2021 FIBA U16 Women's European Challengers

Tournament details
- Dates: 9–16 August 2021
- Teams: 29
- Venue(s): 5 (in 5 host cities)

Official website
- www.fiba.basketball

= 2021 FIBA U16 Women's European Challengers =

The 2021 FIBA U16 Women's European Challengers were international basketball competitions which took place from 9 to 16 August 2021, replacing the cancelled 2021 FIBA U16 Women's European Championship. Top two teams from groups A, B and C qualified for the 2022 FIBA Under-17 Women's Basketball World Cup.

==History==
The 2020 edition of FIBA U16 Women's European Championship was to be held in Matosinhos, Portugal but was postponed to 2021 due to COVID-19 pandemic.
Since the pandemic continued in 2021, the FIBA Europe decided to hold alternative format of competition to replace traditional format of U16 Women's European Championship where 16 or more teams gather in one place.

==Structure==
- The events are to be played on a voluntary participation basis, with promotion/relegation to be frozen across Divisions A, B and C.
- The Top 18 ranked teams (16 currently in Division A, plus two additional teams by 2019 ranking in respective category) to play three tournaments of six teams each (Groups A, B and C).
- All other registered teams, ranked 19 and lower, to play in tournaments of up to six teams each (Group D).
- One tournament of up to six teams to be created with the lowest-ranked teams to accommodate Division C and Small Countries. (Group E).
- All tournaments to be played in Round Robin format, with groups to be created by "serpentine" style allocation, taking the hosting situation into consideration.

==Participating teams==

Top-18 Challengers

19–24 Challenger

25–29 Challenger

==Top-18 Challengers==
===Group A===
The Group A tournament was played in Helsinki, Finland.

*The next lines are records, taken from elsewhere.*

This is an optimization exercise on Yosys and OpenROAD, whose aim is small area, not a production implementation. Function was checked by simulation only, so behaviour that the tests miss may differ from the original. The flow treats the clock pin as an ideal source, which a real chip does not have. Power and IR drop assume default switching activity.

### flow/flow/run.sh
#!/bin/bash
# Layout flow: the standard ORFS flow (standard.sh) with changes that only affect how
# the layout is built:
#  - synthesis: the technology-mapping call to ABC runs ABC's default area-oriented mapping
#    instead of ORFS's speed script (no delay target, no buffering or gate upsizing at
#    synthesis time). Everything else, including the flip-flop mapping before ABC, is the
#    standard synthesis script (synth_recipe.tcl), so the registers keep their names and cells.
#  - placement: every input and output port still gets a buffer, but the buffer is the
#    platform's smallest one (buf_1) rather than the delay buffer buffer_ports picks.
#  - clock tree: the same CTS call without dummy loads; then clk_downsize.tcl swaps clock
#    buffers for smaller ones while the flip-flop clock-pin slew stays well under the limit.
# Each tool's output goes to its own log in this folder.
set -euo pipefail
W=$(pwd)
{ cat "$W/flow/abc_area.tcl"; cat "$W/synth_recipe.tcl"; } > "$W/area_synth.tcl"
sed "s#SYNTH_SCRIPT=[^ ']*#SYNTH_SCRIPT=$W/area_synth.tcl#" "$W/standard.sh" > "$W/area_standard.sh"
grep -q "SYNTH_SCRIPT=$W/area_synth.tcl" "$W/area_standard.sh"
export BUFFER_PORTS_ARGS="-buffer_cell sky130_fd_sc_hd__buf_1"
export CTS_ARGS="-sink_clustering_enable -repair_clock_nets -dont_use_dummy_load"
ARGS=("BUFFER_PORTS_ARGS=$BUFFER_PORTS_ARGS" "CTS_ARGS=$CTS_ARGS")
bash "$W/area_standard.sh" "${ARGS[@]}" cts > "$W/orfs_make_to_cts.log" 2>&1
PLATFORM_DIR="$FLOW_HOME/platforms/$FLOW_PLATFORM" \
RESULTS_DIR="$W/orfs/results/$FLOW_PLATFORM/jbang_seq/base" \
CLK_SLEW_BOUND=0.105 \
  openroad -no_init -exit "$W/flow/clk_downsize.tcl" > "$W/clk_downsize.log" 2>&1
bash "$W/area_standard.sh" "${ARGS[@]}" finish > "$W/orfs_make_finish.log" 2>&1
### flow/flow/abc_area.tcl
# Area-oriented technology mapping: drop the speed script, the delay target and the
# driver/load constraints from ORFS's abc call, keeping the liberty and dont_use cells.
proc abc {args} {
  set out {}
  set skip 0
  foreach a $args {
    if {$skip} { set skip 0; continue }
    if {$a eq "-script" || $a eq "-constr" || $a eq "-D"} { set skip 1; continue }
    lappend out $a
  }
  yosys abc {*}$out
}
### flow/flow/clk_downsize.tcl
set plat $::env(PLATFORM_DIR)
set res $::env(RESULTS_DIR)
read_lef $plat/lef/sky130_fd_sc_hd.tlef
read_lef $plat/lef/sky130_fd_sc_hd_merged.lef
read_liberty $plat/lib/sky130_fd_sc_hd__tt_025C_1v80.lib
read_db $res/4_cts.odb
read_sdc $res/4_cts.sdc
source $plat/setRC.tcl
set_propagated_clock [all_clocks]
estimate_parasitics -placement

proc worst_clk_slew {} {
  set ws 0
  foreach pin [get_pins -hierarchical */CLK] {
    foreach t {rise fall} {
      set s [get_property $pin slew_max_$t]
      if {$s > $ws} {set ws $s}
    }
  }
  return $ws
}

set bound $::env(CLK_SLEW_BOUND)
puts "worst clock-pin slew before: [worst_clk_slew]"
set changed 0
foreach inst [get_cells *] {
  if {[get_property $inst ref_name] ne "sky130_fd_sc_hd__clkbuf_16"} { continue }
  set name [get_property $inst name]
  foreach c {sky130_fd_sc_hd__clkbuf_4 sky130_fd_sc_hd__clkbuf_8} {
    replace_cell $name $c
    estimate_parasitics -placement
    if {[worst_clk_slew] <= $bound} {
      puts "clock buffer $name -> $c"
      incr changed
      break
    }
    replace_cell $name sky130_fd_sc_hd__clkbuf_16
    estimate_parasitics -placement
  }
}
puts "downsized $changed clock buffers; worst clock-pin slew after: [worst_clk_slew]"
check_placement -verbose
write_db $res/4_cts.odb
### flow/standard.sh
#!/bin/bash
# synth_recipe.tcl (not shown) runs the flow's synth.tcl, then flattens the netlist and writes it again
# the make line also repeats each setting of config.mk as NAME=value (left out here)
make -C /OpenROAD-flow-scripts/flow DESIGN_CONFIG=/design/flow/config.mk WORK_HOME=/design/flow/orfs CLKGATE_MAP_FILE= SYNTH_SCRIPT=/design/flow/synth_recipe.tcl "${@:-finish}"
### flow/config.mk
export PLATFORM = sky130hd
export DESIGN_NAME = jbang_seq
export DESIGN_NICKNAME = jbang_seq
export VERILOG_FILES = /design/flow/design.v
export SDC_FILE = /design/flow/constraint.sdc
export NUM_CORES = 4
export LEC_CHECK = 0
export CAP_MARGIN = 20
export CORE_MARGIN = 2
export CORE_UTILIZATION = 40
export PLACE_DENSITY = 0.6
export SLEW_MARGIN = 20
export SYNTH_MEMORY_MAX_BITS = 16384
### flow/constraint.sdc
create_clock -name core_clock -period 8.0 [get_ports {clk}]
set_input_delay 1.6000 -clock core_clock [delete_from_list [all_inputs] [get_ports {clk}]]
set_output_delay 1.6000 -clock core_clock [all_outputs]
set_load 0.01 [all_outputs]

| Pos | Team | Pld | W | L | PF | PA | PD | Pts | Qualification |
| 1 | France | 5 | 5 | 0 | 399 | 277 | +122 | 10 | 2022 FIBA Under-17 Women's Basketball World Cup |
| 2 | Germany | 5 | 2 | 3 | 302 | 298 | +4 | 7 |
| 3 | Finland | 5 | 2 | 3 | 325 | 343 | −18 | 7 |  |
| 4 | Bulgaria | 5 | 2 | 3 | 278 | 325 | −47 | 7 |
| 5 | Latvia | 5 | 2 | 3 | 304 | 313 | −9 | 7 |
| 6 | Greece | 5 | 2 | 3 | 255 | 307 | −52 | 7 |

==Group B==
The Group B tournament was played in San Fernando, Spain. Hungary qualified for the 2022 FIBA Under-17 Women's Basketball World Cup as hosts.

| Pos | Team | Pld | W | L | PF | PA | PD | Pts | Qualification |
| 1 | Spain | 5 | 5 | 0 | 386 | 196 | +190 | 10 | 2022 FIBA Under-17 Women's Basketball World Cup |
| 2 | Serbia | 5 | 4 | 1 | 304 | 267 | +37 | 9 |  |
| 3 | Hungary | 5 | 3 | 2 | 345 | 271 | +74 | 8 | 2022 FIBA Under-17 Women's Basketball World Cup |
| 4 | Croatia | 5 | 2 | 3 | 302 | 354 | −52 | 7 |  |
| 5 | Ukraine | 5 | 1 | 4 | 267 | 370 | −103 | 6 |
| 6 | Lithuania | 5 | 0 | 5 | 240 | 386 | −146 | 5 |

==Group C==
The Group C tournament was played in Matosinhos, Portugal. Russia originally qualified for the 2022 FIBA Under-17 Women's Basketball World Cup, but were excluded due to their country's invasion of Ukraine and were replaced by Belgium.

| Pos | Team | Pld | W | L | PF | PA | PD | Pts | Qualification |
| 1 | Slovenia | 5 | 5 | 0 | 351 | 274 | +77 | 10 | 2022 FIBA Under-17 Women's Basketball World Cup |
| 2 | Russia | 5 | 4 | 1 | 335 | 286 | +49 | 9 |  |
| 3 | Belgium | 5 | 3 | 2 | 289 | 266 | +23 | 8 | 2022 FIBA Under-17 Women's Basketball World Cup |
| 4 | Portugal | 5 | 1 | 4 | 251 | 297 | −46 | 6 |  |
| 5 | Poland | 5 | 1 | 4 | 283 | 315 | −32 | 6 |
| 6 | Czech Republic | 5 | 1 | 4 | 307 | 378 | −71 | 6 |

==19–24 Challenger==
===Group D===
The Group D tournament was played in Piešťany, Slovakia.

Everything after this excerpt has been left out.